BEGIN

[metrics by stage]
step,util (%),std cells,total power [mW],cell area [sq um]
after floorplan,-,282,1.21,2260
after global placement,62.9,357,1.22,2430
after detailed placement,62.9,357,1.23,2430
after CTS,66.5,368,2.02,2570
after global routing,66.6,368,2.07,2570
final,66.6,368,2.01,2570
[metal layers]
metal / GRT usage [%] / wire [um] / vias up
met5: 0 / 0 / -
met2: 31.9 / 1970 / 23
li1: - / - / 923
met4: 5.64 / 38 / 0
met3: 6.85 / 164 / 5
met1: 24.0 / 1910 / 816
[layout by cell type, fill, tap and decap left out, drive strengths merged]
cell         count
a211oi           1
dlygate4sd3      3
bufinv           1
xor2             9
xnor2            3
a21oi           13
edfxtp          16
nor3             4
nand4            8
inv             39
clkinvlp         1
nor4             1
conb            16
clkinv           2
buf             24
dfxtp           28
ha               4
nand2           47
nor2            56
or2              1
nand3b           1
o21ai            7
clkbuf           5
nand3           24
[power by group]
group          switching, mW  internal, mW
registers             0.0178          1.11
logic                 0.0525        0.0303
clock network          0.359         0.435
==> config.mk <==
export PLATFORM = sky130hd
export DESIGN_NAME = rf_wb_arbiter
export DESIGN_NICKNAME = d
export VERILOG_FILES = /design/src/rtl/rf_wb_arbiter.sv
export SDC_FILE = /design/constraint.sdc
export NUM_CORES = 1
export LEC_CHECK = 0
export ABC_AREA = 1
export CAP_MARGIN = 20
export CORE_MARGIN = 3
export CORE_UTILIZATION = 49
export DETAILED_ROUTE_END_ITERATION = 10
export MAX_ROUTING_LAYER = met4
export PLACE_DENSITY = 0.84
export SLEW_MARGIN = 20
export SYNTH_ARGS = -nofsm -noshare
export SYNTH_HDL_FRONTEND = slang
export SYNTH_SLANG_ARGS = --single-unit
==> constraint.sdc <==
create_clock -name clk -period 5 [get_ports clk]
set_input_delay 1 -clock clk [delete_from_list [all_inputs] [get_ports clk]]
set_output_delay 1 -clock clk [all_outputs]
set_load 0.01 [all_outputs]
==> src/rtl/rf_wb_arbiter.sv <==
// Arbitrates the single regfile write port among the pipeline, load and mul/div writebacks; write lands 1 cycle after grant.
// Pipeline never backpressured; L/M wait on ready, with a registered stall_req raised after STARVE_LIMIT blocked cycles.
module rf_wb_arbiter #(
    parameter int STARVE_LIMIT = 4,
    parameter int DATA_W       = 32
) (
    input  logic              clk,
    input  logic              reset,
    input  logic              p_we,
    input  logic [4:0]        p_waddr,
    input  logic [DATA_W-1:0] p_wdata,
    output logic              stall_req,
    input  logic              l_valid,
    output logic              l_ready,
    input  logic [4:0]        l_waddr,
    input  logic [DATA_W-1:0] l_wdata,
    input  logic              m_valid,
    output logic              m_ready,
    input  logic [4:0]        m_waddr,
    input  logic [DATA_W-1:0] m_wdata,
    input  logic              sb_set,
    input  logic [4:0]        sb_addr,
    input  logic [4:0]        chk_addr1,
    input  logic [4:0]        chk_addr2,
    output logic              chk_busy1,
    output logic              chk_busy2,
    output logic              rf_we,
    output logic [4:0]        rf_waddr,
    output logic [DATA_W-1:0] rf_wdata
);

    typedef enum logic [1:0] {IDLE, CONTEND, STALL} state_t;

    localparam logic [3:0] LIMIT = 4'(STARVE_LIMIT);

    state_t      state, state_nxt;
    logic [3:0]  wait_cnt, wait_cnt_nxt;
    logic        rr;
    logic [31:1] busy;
    logic [31:0] busy_vec;
    logic        l_gnt, m_gnt, lm_gnt, any_valid, blocked;

    // Grants are masked during reset so no handshake completes while state is being cleared.
    always_comb begin
        l_gnt = 1'b0;
        m_gnt = 1'b0;
        if (!reset && !p_we) begin
            if (l_valid && m_valid) begin
                l_gnt = !rr;
                m_gnt = rr;
            end else begin
                l_gnt = l_valid;
                m_gnt = m_valid;
            end
        end
    end

    assign l_ready   = l_gnt;
    assign m_ready   = m_gnt;
    assign lm_gnt    = l_gnt | m_gnt;
    assign any_valid = l_valid | m_valid;
    assign blocked   = any_valid & p_we;

    always_ff @(posedge clk or posedge reset) begin
        if (reset) begin
            rf_we    <= 1'b0;
            rf_waddr <= '0;
            rf_wdata <= '0;
        end else if (p_we) begin
            rf_we    <= (p_waddr != 5'd0);
            rf_waddr <= p_waddr;
            rf_wdata <= p_wdata;
        end else if (l_gnt) begin
            rf_we    <= (l_waddr != 5'd0);
            rf_waddr <= l_waddr;
            rf_wdata <= l_wdata;
        end else if (m_gnt) begin
            rf_we    <= (m_waddr != 5'd0);
            rf_waddr <= m_waddr;
            rf_wdata <= m_wdata;
        end else begin
            rf_we    <= 1'b0;
        end
    end

    always_ff @(posedge clk or posedge reset) begin
        if (reset) begin
            rr <= 1'b0;
        end else if (l_gnt) begin
            rr <= 1'b1;
        end else if (m_gnt) begin
            rr <= 1'b0;
        end
    end

    always_comb begin
        state_nxt    = state;
        wait_cnt_nxt = wait_cnt;
        case (state)
            IDLE: begin
                if (blocked) begin
                    wait_cnt_nxt = 4'd1;
                    state_nxt    = (LIMIT == 4'd1) ? STALL : CONTEND;
                end
            end
            CONTEND: begin
                if (lm_gnt || !any_valid) begin
                    state_nxt    = IDLE;
                    wait_cnt_nxt = 4'd0;
                end else if (blocked) begin
                    wait_cnt_nxt = wait_cnt + 4'd1;
                    if (wait_cnt + 4'd1 == LIMIT) begin
                        state_nxt = STALL;
                    end
                end
            end
            STALL: begin
                // A p_we during STALL just keeps us here; P still owns the port.
                if (lm_gnt || !any_valid) begin
                    state_nxt    = IDLE;
                    wait_cnt_nxt = 4'd0;
                end
            end
            default: begin
                state_nxt    = IDLE;
                wait_cnt_nxt = 4'd0;
            end
        endcase
    end

    always_ff @(posedge clk or posedge reset) begin
        if (reset) begin
            state     <= IDLE;
            wait_cnt  <= 4'd0;
            stall_req <= 1'b0;
        end else begin
            state     <= state_nxt;
            wait_cnt  <= wait_cnt_nxt;
            stall_req <= (state_nxt == STALL);
        end
    end

    // Set beats clear so a re-issued long-latency op on the same register stays tracked.
    always_ff @(posedge clk or posedge reset) begin
        if (reset) begin
            busy <= '0;
        end else begin
            for (int i = 1; i < 32; i++) begin
                if (sb_set && sb_addr == 5'(i)) begin
                    busy[i] <= 1'b1;
                end else if ((l_gnt && l_waddr == 5'(i)) || (m_gnt && m_waddr == 5'(i))) begin
                    busy[i] <= 1'b0;
                end
            end
        end
    end

    assign busy_vec  = {busy, 1'b0};
    assign chk_busy1 = busy_vec[chk_addr1];
    assign chk_busy2 = busy_vec[chk_addr2];

endmodule
[src/rtl/multicycle_control_pkg.sv]
// -----------------------------------------------------------------------------
// multicycle_control_pkg
// Shared definitions for the multi-cycle MIPS main controller:
//   - state_t     : controller state encodings (also exported on the State port)
//   - OP_*        : instruction opcode constants (IR[31:26])
//   - ALU_*       : ALUop codes, shared with the ALU control decoder
//   - decode_next : DECODE-state dispatch from opcode to the first execute state
// -----------------------------------------------------------------------------
package multicycle_control_pkg;

  typedef enum logic [3:0] {
    S_FETCH  = 4'd0,
    S_DECODE = 4'd1,
    S_MEMADR = 4'd2,
    S_MEMRD  = 4'd3,
    S_MEMWB  = 4'd4,
    S_MEMWR  = 4'd5,
    S_REXEC  = 4'd6,
    S_RWB    = 4'd7,
    S_BRANCH = 4'd8,
    S_JUMP   = 4'd9,
    S_IEXEC  = 4'd10,
    S_IWB    = 4'd11
  } state_t;

  localparam logic [5:0] OP_R    = 6'b000000;
  localparam logic [5:0] OP_LW   = 6'b100011;
  localparam logic [5:0] OP_SW   = 6'b101011;
  localparam logic [5:0] OP_BEQ  = 6'b000100;
  localparam logic [5:0] OP_J    = 6'b000010;
  localparam logic [5:0] OP_ADDI = 6'b001000;
  localparam logic [5:0] OP_ANDI = 6'b001100;
  localparam logic [5:0] OP_ORI  = 6'b001101;
  localparam logic [5:0] OP_SLTI = 6'b001010;

  localparam logic [3:0] ALU_AND   = 4'b0000;
  localparam logic [3:0] ALU_OR    = 4'b0001;
  localparam logic [3:0] ALU_ADD   = 4'b0010;
  localparam logic [3:0] ALU_SUB   = 4'b0110;
  localparam logic [3:0] ALU_SLT   = 4'b0111;
  localparam logic [3:0] ALU_RTYPE = 4'b1111;

  // Unsupported opcodes dispatch back to FETCH; the controller uses that
  // return value to recognise an illegal instruction.
  function automatic state_t decode_next(input logic [5:0] opcode);
    state_t ns;
    case (opcode)
      OP_R:                            ns = S_REXEC;
      OP_LW, OP_SW:                    ns = S_MEMADR;
      OP_BEQ:                          ns = S_BRANCH;
      OP_J:                            ns = S_JUMP;
      OP_ADDI, OP_ANDI, OP_ORI, OP_SLTI: ns = S_IEXEC;
      default:                         ns = S_FETCH;
    endcase
    return ns;
  endfunction

endpackage
==> src/rtl/mem_responder.sv <==
// mem_responder: asynchronous-SRAM style slave with programmable wait states.
// A CPU request (CE low with OE or WE low) is latched in IDLE, optionally
// delayed in WAIT, performed in a single ACCESS cycle, and then held in HOLD
// with R=1 until the CPU raises CE (4-phase handshake).
// Word address 16'hFFFF (low 16 bits) is I/O space: reads return Switches,
// writes update HEX_reg. Every other address indexes the internal array,
// which wraps modulo 2^DEPTH_LOG2.
module mem_responder #(
  parameter int WAIT_STATES = 2,
  parameter int DEPTH_LOG2  = 8
) (
  input  logic        Clk,
  input  logic        Reset,
  input  logic [19:0] A,
  input  logic        CE,
  input  logic        OE,
  input  logic        WE,
  input  logic        UB,
  input  logic        LB,
  input  logic [15:0] Data_in,
  input  logic [15:0] Switches,
  output logic [15:0] Data_out,
  output logic        R,
  output logic [15:0] HEX_reg
);

  localparam int         DEPTH     = 1 << DEPTH_LOG2;
  localparam bit         NO_WAIT   = (WAIT_STATES == 0);
  // The counter holds "remaining wait cycles minus one", so ACCESS is
  // entered on the edge where it reads zero.
  localparam logic [3:0] WAIT_LOAD = NO_WAIT ? 4'd0 : 4'(WAIT_STATES - 1);
  localparam logic [15:0] IO_ADDR  = 16'hFFFF;

  typedef enum logic [1:0] {
    ST_IDLE   = 2'd0,
    ST_WAIT   = 2'd1,
    ST_ACCESS = 2'd2,
    ST_HOLD   = 2'd3
  } state_t;

  // Merge new data into an old word, byte lane by byte lane (lanes active-low).
  function automatic logic [15:0] merge_lanes(
    input logic [15:0] old_word,
    input logic [15:0] new_word,
    input logic        ub_n,
    input logic        lb_n
  );
    merge_lanes = {ub_n ? old_word[15:8] : new_word[15:8],
                   lb_n ? old_word[7:0]  : new_word[7:0]};
  endfunction

  // Registered state and its next-state values
  state_t      state_q, state_d;
  logic [3:0]  cnt_q,   cnt_d;
  logic [19:0] a_q,     a_d;
  logic        ub_q,    ub_d;
  logic        lb_q,    lb_d;
  logic        wr_q,    wr_d;
  logic [15:0] din_q,   din_d;
  logic [15:0] dout_q,  dout_d;
  logic        r_q,     r_d;
  logic [15:0] hex_q,   hex_d;

  // Storage array; deliberately not reset so contents survive Reset.
  logic [15:0] mem_q [0:DEPTH-1];

  // Decoded request and access-time helpers
  logic                  req_s;
  logic                  io_sel_s;
  logic [DEPTH_LOG2-1:0] idx_s;
  logic [15:0]           rd_word_s;
  logic                  mem_we_s;
  logic                  unused_addr_s;

  assign req_s     = ~CE & (~OE | ~WE);
  assign io_sel_s  = (a_q[15:0] == IO_ADDR);
  assign idx_s     = a_q[DEPTH_LOG2-1:0];
  assign rd_word_s = io_sel_s ? Switches : mem_q[idx_s];
  // Array commit happens on the ACCESS exit edge only when not aborted.
  assign mem_we_s  = (state_q == ST_ACCESS) & ~CE & wr_q & ~io_sel_s;
  // The top address nibble is latched but never decoded (aliasing).
  assign unused_addr_s = ^a_q[19:16];

  assign Data_out = dout_q;
  assign R        = r_q;
  assign HEX_reg  = hex_q;

  // Next-state logic for the handshake FSM and its datapath registers
  always_comb begin
    state_d = state_q;
    cnt_d   = cnt_q;
    a_d     = a_q;
    ub_d    = ub_q;
    lb_d    = lb_q;
    wr_d    = wr_q;
    din_d   = din_q;
    dout_d  = dout_q;
    r_d     = r_q;
    hex_d   = hex_q;

    case (state_q)
      ST_IDLE: begin
        r_d = 1'b0;
        if (req_s) begin
          // Capture everything the access needs so later bus changes are ignored.
          a_d   = A;
          ub_d  = UB;
          lb_d  = LB;
          wr_d  = ~WE;
          din_d = Data_in;
          if (NO_WAIT) begin
            state_d = ST_ACCESS;
            cnt_d   = 4'd0;
          end else begin
            state_d = ST_WAIT;
            cnt_d   = WAIT_LOAD;
          end
        end else begin
          state_d = ST_IDLE;
        end
      end

      ST_WAIT: begin
        if (CE) begin
          // CPU withdrew the request: abort without side effects.
          state_d = ST_IDLE;
          cnt_d   = 4'd0;
        end else if (cnt_q == 4'd0) begin
          state_d = ST_ACCESS;
        end else begin
          cnt_d = cnt_q - 4'd1;
        end
      end

      ST_ACCESS: begin
        if (CE) begin
          // Abort on the final cycle: no write, Data_out and R untouched.
          state_d = ST_IDLE;
          r_d     = 1'b0;
        end else begin
          if (wr_q) begin
            if (io_sel_s) begin
              hex_d = merge_lanes(hex_q, din_q, ub_q, lb_q);
            end else begin
              hex_d = hex_q;
            end
          end else begin
            dout_d = rd_word_s;
          end
          r_d     = 1'b1;
          state_d = ST_HOLD;
        end
      end

      ST_HOLD: begin
        if (CE) begin
          r_d     = 1'b0;
          state_d = ST_IDLE;
        end else begin
          r_d     = 1'b1;
          state_d = ST_HOLD;
        end
      end

      default: begin
        state_d = ST_IDLE;
        cnt_d   = 4'd0;
        r_d     = 1'b0;
      end
    endcase
  end

  // State and output registers with asynchronous active-low reset
  always_ff @(posedge Clk or negedge Reset) begin
    if (!Reset) begin
      state_q <= ST_IDLE;
      cnt_q   <= 4'd0;
      a_q     <= 20'h00000;
      ub_q    <= 1'b1;
      lb_q    <= 1'b1;
      wr_q    <= 1'b0;
      din_q   <= 16'h0000;
      dout_q  <= 16'h0000;
      r_q     <= 1'b0;
      hex_q   <= 16'h0000;
    end else begin
      state_q <= state_d;
      cnt_q   <= cnt_d;
      a_q     <= a_d;
      ub_q    <= ub_d;
      lb_q    <= lb_d;
      wr_q    <= wr_d;
      din_q   <= din_d;
      dout_q  <= dout_d;
      r_q     <= r_d;
      hex_q   <= hex_d;
    end
  end

  // Array write port; UB=LB=1 rewrites the old word, i.e. no change
  always_ff @(posedge Clk) begin
    if (mem_we_s) begin
      mem_q[idx_s] <= merge_lanes(mem_q[idx_s], din_q, ub_q, lb_q);
    end
  end

endmodule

END

§ **Problem details**: Counting the lines of the material that hold the string "final", state the total and nothing besides.

§ **Response**: 2